Data for processing section start

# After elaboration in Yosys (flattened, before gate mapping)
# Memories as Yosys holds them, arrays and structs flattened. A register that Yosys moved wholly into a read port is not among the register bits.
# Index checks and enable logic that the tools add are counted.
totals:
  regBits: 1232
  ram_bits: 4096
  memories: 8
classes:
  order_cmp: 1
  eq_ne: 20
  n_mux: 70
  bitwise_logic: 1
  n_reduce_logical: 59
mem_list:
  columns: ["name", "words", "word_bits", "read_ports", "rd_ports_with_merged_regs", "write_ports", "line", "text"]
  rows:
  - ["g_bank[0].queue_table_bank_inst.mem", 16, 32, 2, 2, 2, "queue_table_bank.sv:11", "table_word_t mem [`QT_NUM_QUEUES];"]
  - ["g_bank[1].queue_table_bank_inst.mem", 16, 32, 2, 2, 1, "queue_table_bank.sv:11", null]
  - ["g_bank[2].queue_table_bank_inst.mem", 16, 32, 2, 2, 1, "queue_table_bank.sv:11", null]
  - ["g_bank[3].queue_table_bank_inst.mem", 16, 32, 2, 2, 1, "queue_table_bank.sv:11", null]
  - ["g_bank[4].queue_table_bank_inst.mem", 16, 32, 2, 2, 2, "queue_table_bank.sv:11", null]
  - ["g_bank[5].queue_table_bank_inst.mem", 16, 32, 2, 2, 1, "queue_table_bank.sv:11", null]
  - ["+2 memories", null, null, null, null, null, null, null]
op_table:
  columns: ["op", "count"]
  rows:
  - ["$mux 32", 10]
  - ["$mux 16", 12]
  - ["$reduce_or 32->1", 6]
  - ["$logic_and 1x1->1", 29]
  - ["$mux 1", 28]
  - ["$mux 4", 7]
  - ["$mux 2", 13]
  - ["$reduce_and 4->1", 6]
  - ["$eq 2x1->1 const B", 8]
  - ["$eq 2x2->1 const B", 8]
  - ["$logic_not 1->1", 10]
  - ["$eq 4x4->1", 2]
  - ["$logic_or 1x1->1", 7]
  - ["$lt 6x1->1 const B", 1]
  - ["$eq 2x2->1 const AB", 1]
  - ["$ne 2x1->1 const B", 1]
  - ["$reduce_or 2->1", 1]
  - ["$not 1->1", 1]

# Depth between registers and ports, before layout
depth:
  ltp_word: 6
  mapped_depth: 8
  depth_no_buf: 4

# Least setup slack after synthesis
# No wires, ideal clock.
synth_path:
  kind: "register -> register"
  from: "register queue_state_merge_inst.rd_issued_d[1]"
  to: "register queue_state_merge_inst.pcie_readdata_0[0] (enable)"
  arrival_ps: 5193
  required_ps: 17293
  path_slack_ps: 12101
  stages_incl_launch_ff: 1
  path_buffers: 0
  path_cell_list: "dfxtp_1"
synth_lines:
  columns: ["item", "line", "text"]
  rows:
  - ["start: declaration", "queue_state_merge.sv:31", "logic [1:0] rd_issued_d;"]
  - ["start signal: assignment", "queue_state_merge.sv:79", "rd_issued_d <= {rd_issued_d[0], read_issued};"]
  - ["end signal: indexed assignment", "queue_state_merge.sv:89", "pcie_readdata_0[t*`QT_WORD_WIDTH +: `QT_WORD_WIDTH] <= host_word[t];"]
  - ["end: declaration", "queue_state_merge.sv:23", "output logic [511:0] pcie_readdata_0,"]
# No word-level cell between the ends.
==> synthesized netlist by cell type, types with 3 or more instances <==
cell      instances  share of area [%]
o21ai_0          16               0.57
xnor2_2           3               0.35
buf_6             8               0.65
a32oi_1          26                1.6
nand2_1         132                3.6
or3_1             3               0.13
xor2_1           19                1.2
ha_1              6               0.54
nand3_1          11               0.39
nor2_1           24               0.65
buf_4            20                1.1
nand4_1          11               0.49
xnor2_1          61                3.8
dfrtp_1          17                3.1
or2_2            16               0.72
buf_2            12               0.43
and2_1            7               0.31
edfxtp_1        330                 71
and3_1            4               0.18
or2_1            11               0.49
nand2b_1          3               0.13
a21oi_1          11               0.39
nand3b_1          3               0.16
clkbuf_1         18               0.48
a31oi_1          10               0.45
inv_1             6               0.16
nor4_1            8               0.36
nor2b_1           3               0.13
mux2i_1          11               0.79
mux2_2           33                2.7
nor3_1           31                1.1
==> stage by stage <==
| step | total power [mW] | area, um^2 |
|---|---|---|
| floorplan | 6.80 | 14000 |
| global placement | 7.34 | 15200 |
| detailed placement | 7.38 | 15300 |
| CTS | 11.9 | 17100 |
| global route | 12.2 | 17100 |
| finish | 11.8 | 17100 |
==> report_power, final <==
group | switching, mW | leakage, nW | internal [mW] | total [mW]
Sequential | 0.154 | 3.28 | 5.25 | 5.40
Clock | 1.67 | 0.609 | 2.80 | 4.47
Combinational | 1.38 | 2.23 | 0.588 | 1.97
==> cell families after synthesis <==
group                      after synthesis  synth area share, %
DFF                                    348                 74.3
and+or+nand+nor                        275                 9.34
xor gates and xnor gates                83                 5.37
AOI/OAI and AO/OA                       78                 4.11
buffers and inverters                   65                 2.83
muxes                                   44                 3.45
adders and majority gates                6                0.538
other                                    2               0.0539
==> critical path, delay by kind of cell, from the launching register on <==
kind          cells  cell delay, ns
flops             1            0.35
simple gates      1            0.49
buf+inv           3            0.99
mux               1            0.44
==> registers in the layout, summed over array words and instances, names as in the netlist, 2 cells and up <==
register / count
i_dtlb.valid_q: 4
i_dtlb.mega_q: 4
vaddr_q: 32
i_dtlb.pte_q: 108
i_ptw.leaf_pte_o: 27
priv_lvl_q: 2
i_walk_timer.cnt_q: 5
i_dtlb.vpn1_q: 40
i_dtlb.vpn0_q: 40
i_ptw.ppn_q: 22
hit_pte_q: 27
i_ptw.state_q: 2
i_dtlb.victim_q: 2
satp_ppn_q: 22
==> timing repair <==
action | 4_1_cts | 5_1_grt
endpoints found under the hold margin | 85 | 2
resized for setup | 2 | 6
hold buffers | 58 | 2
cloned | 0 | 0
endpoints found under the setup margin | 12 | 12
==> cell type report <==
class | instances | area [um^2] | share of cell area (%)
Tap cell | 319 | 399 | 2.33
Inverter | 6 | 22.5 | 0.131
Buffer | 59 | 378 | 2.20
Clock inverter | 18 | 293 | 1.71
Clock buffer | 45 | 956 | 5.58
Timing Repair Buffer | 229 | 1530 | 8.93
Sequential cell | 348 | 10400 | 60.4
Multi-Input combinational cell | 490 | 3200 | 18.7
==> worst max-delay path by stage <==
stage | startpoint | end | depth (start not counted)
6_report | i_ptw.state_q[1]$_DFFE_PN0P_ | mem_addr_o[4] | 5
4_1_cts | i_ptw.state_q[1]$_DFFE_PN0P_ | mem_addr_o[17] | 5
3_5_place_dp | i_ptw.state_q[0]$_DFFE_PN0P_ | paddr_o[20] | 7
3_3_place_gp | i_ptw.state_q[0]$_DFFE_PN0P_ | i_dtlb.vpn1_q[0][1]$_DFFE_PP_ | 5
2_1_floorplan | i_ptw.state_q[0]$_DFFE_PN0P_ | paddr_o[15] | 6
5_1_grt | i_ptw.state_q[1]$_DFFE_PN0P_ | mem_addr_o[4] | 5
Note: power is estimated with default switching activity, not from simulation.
[src/rtl/fifo_cfg_pkg.sv]
//##########################################################
// fifo depths, lfsr polynomial and seed, chaos bit picks
//##########################################################

package fifo_cfg_pkg;

   //##########################################################
   // fifo sizing
   //##########################################################

   // ingress fifo depth, not a power of two on purpose
   localparam int IN_DEPTH  = 5;
   localparam int OUT_DEPTH = 3;   // egress fifo depth

   //##########################################################
   // chaos source
   //##########################################################

   localparam int LFSR_W = 16;     // lfsr state width

   // any nonzero value works, all-zero locks up
   localparam logic [LFSR_W-1:0] LFSR_SEED = 16'hACE1;

   // galois mask for x^16 + x^14 + x^13 + x^11 + 1
   localparam logic [LFSR_W-1:0] LFSR_TAPS = 16'hB400;

   // state bits that drive chaos full, kept apart
   // so the two fifos don't stall in lockstep
   localparam int CHAOS_IN_BIT  = 3;    // ingress fifo
   localparam int CHAOS_OUT_BIT = 11;   // egress fifo

endpackage : fifo_cfg_pkg
===== src/hw/mem_pkg.sv =====
// Scratchpad memory geometry
`default_nettype none

package mem_pkg;

    //////////////////////////////////////////////////////////////////////
    // Array shape
    //////////////////////////////////////////////////////////////////////

    localparam int DATA_WIDTH = 8;  // Bits per word.
    localparam int ADDR_WIDTH = 8;
    localparam int DEPTH      = 256; // Words in the array.

    //////////////////////////////////////////////////////////////////////
    // Pipeline and datapath sizes
    //////////////////////////////////////////////////////////////////////

    // Edges from a sampled request to fresh read data at the RAM output.
    localparam int RD_LATENCY = 3;

    localparam int SUM_WIDTH  = 16; // Accumulator, wraps.

endpackage : mem_pkg

`default_nettype wire


===== src/hw/mem_arbiter.sv =====
// Port A round-robin arbiter
`default_nettype none

module mem_arbiter (
    input  wire                            clk,
    input  wire                            rst,
    input  wire                            host_en,
    // Fill engine, writes only.
    input  wire                            fill_req,
    input  wire  [mem_pkg::ADDR_WIDTH-1:0] fill_addr,
    input  wire  [mem_pkg::DATA_WIDTH-1:0] fill_wdata,
    output logic                           fill_gnt,
    // Sum engine, reads only.
    input  wire                            sum_req,
    input  wire  [mem_pkg::ADDR_WIDTH-1:0] sum_addr,
    output logic                           sum_gnt,
    output logic                           sum_rd_valid,
    output logic [mem_pkg::DATA_WIDTH-1:0] sum_rd_data,
    // RAM side.
    output logic                           ram_en,
    output logic                           ram_we_a,
    output logic [mem_pkg::ADDR_WIDTH-1:0] ram_addr_a,
    output logic [mem_pkg::DATA_WIDTH-1:0] ram_din_a,
    input  wire  [mem_pkg::DATA_WIDTH-1:0] ram_dout_a
);

    logic                           prio_sum; // Low favors fill.
    logic [mem_pkg::RD_LATENCY-1:0] rd_owner;

    //////////////////////////////////////////////////////////////////////
    // Grant
    //////////////////////////////////////////////////////////////////////

    always_comb begin
        fill_gnt = fill_req && (!sum_req || !prio_sum);
        sum_gnt  = sum_req && (!fill_req || prio_sum);
    end

    // The last winner drops to low priority.
    always_ff @(posedge clk or posedge rst) begin
        if (rst) begin
            prio_sum <= 1'b0;
        end else if (fill_gnt) begin
            prio_sum <= 1'b1;
        end else if (sum_gnt) begin
            prio_sum <= 1'b0;
        end
    end

    //////////////////////////////////////////////////////////////////////
    // Port A mux and shared enable
    //////////////////////////////////////////////////////////////////////

    always_comb begin
        ram_en     = fill_gnt || sum_gnt || host_en;
        ram_we_a   = fill_gnt;
        ram_addr_a = fill_gnt ? fill_addr : sum_addr;
        ram_din_a  = fill_wdata;
    end

    // Tracks sum reads through the RAM pipeline.
    always_ff @(posedge clk or posedge rst) begin
        if (rst) begin
            rd_owner <= '0;
        end else begin
            rd_owner <= {rd_owner[mem_pkg::RD_LATENCY-2:0], sum_gnt};
        end
    end

    assign sum_rd_valid = rd_owner[mem_pkg::RD_LATENCY-1];
    assign sum_rd_data  = ram_dout_a;

endmodule : mem_arbiter

`default_nettype wire
$ cat config.mk
export PLATFORM = sky130hd
export DESIGN_NAME = dp_ram_pipe
export DESIGN_NICKNAME = d
export VERILOG_FILES = /design/src/hw/mem_pkg.sv /design/src/hw/dp_ram_pipe.sv
export SDC_FILE = /design/constraint.sdc
export NUM_CORES = 2
export LEC_CHECK = 0
export BUFFER_PORTS_ARGS = -buffer_cell sky130_fd_sc_hd__buf_4
export CAP_MARGIN = 40
export CORE_UTILIZATION = 48
export CTS_CLUSTER_SIZE = 14
export DETAILED_ROUTE_END_ITERATION = 10
export HOLD_SLACK_MARGIN = 0.03
export PLACE_DENSITY = 0.73
export RECOVER_POWER = 50
export REMOVE_ABC_BUFFERS = 1
export SYNTH_ARGS = -nofsm -noshare
export SYNTH_HDL_FRONTEND = slang
export SYNTH_SLANG_ARGS = --single-unit
$ cat constraint.sdc
create_clock -name clk -period 2.95 [get_ports clk]
set_input_delay 0.4425 -clock clk [delete_from_list [all_inputs] [get_ports clk]]
set_output_delay 0.4425 -clock clk [all_outputs]
set_load 0.005 [all_outputs]
[config.mk]
export PLATFORM = sky130hd
export DESIGN_NAME = fill_engine
export DESIGN_NICKNAME = d
export VERILOG_FILES = /design/src/hw/cmd_pkg.sv /design/src/hw/mem_pkg.sv /design/src/hw/fill_engine.sv
export SDC_FILE = /design/constraint.sdc
export NUM_CORES = 1
export LEC_CHECK = 0
export BUFFER_PORTS_ARGS = -buffer_cell sky130_fd_sc_hd__clkbuf_2
export CAP_MARGIN = 20
export CORE_UTILIZATION = 35
export CTS_CLUSTER_DIAMETER = 100
export DETAILED_ROUTE_END_ITERATION = 6
export PLACE_DENSITY = 0.53
export SYNTH_ARGS = -nofsm -noshare
export SYNTH_HDL_FRONTEND = slang
export SYNTH_SLANG_ARGS = --single-unit
[constraint.sdc]
create_clock -name clk -period 4.8 [get_ports clk]
set_input_delay 0.72 -clock clk [delete_from_list [all_inputs] [get_ports clk]]
set_output_delay 0.72 -clock clk [all_outputs]
set_load 0.03 [all_outputs]
[config.mk]
export PLATFORM = sky130hd
export DESIGN_NAME = memInputStage
export DESIGN_NICKNAME = d
export VERILOG_FILES = /design/src/logic/memAccessPkg.sv /design/src/logic/tlbPkg.sv /design/src/logic/accessAligner.sv /design/src/logic/creditIssue.sv /design/src/logic/memInputStage.sv /design/src/logic/tlbLookup.sv
export SDC_FILE = /design/constraint.sdc
export NUM_CORES = 1
export LEC_CHECK = 0
export BUFFER_PORTS_ARGS = -buffer_cell sky130_fd_sc_hd__buf_2
export CAP_MARGIN = 20
export CORE_AREA = 2 2 265 267
export DETAILED_ROUTE_END_ITERATION = 7
export DIE_AREA = 0 0 267 269
export PLACE_DENSITY = 0.58
export SLEW_MARGIN = 20
export SYNTH_ARGS = -nofsm -noshare
export SYNTH_HDL_FRONTEND = slang
export SYNTH_SLANG_ARGS = --single-unit
[constraint.sdc]
create_clock -name clk -period 7 [get_ports clk]
set_clock_uncertainty 0.1 [all_clocks]
set_input_delay 0.7 -clock clk [delete_from_list [all_inputs] [get_ports clk]]
set_output_delay 0.7 -clock clk [all_outputs]
set_load 0.01 [all_outputs]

Data for processing section end

Write out each line above with the word "instances".

*Result*
==> synthesized netlist by cell type, types with 3 or more instances <==
cell      instances  share of area [%]
==> registers in the layout, summed over array words and instances, names as in the netlist, 2 cells and up <==
class | instances | area [um^2] | share of cell area (%)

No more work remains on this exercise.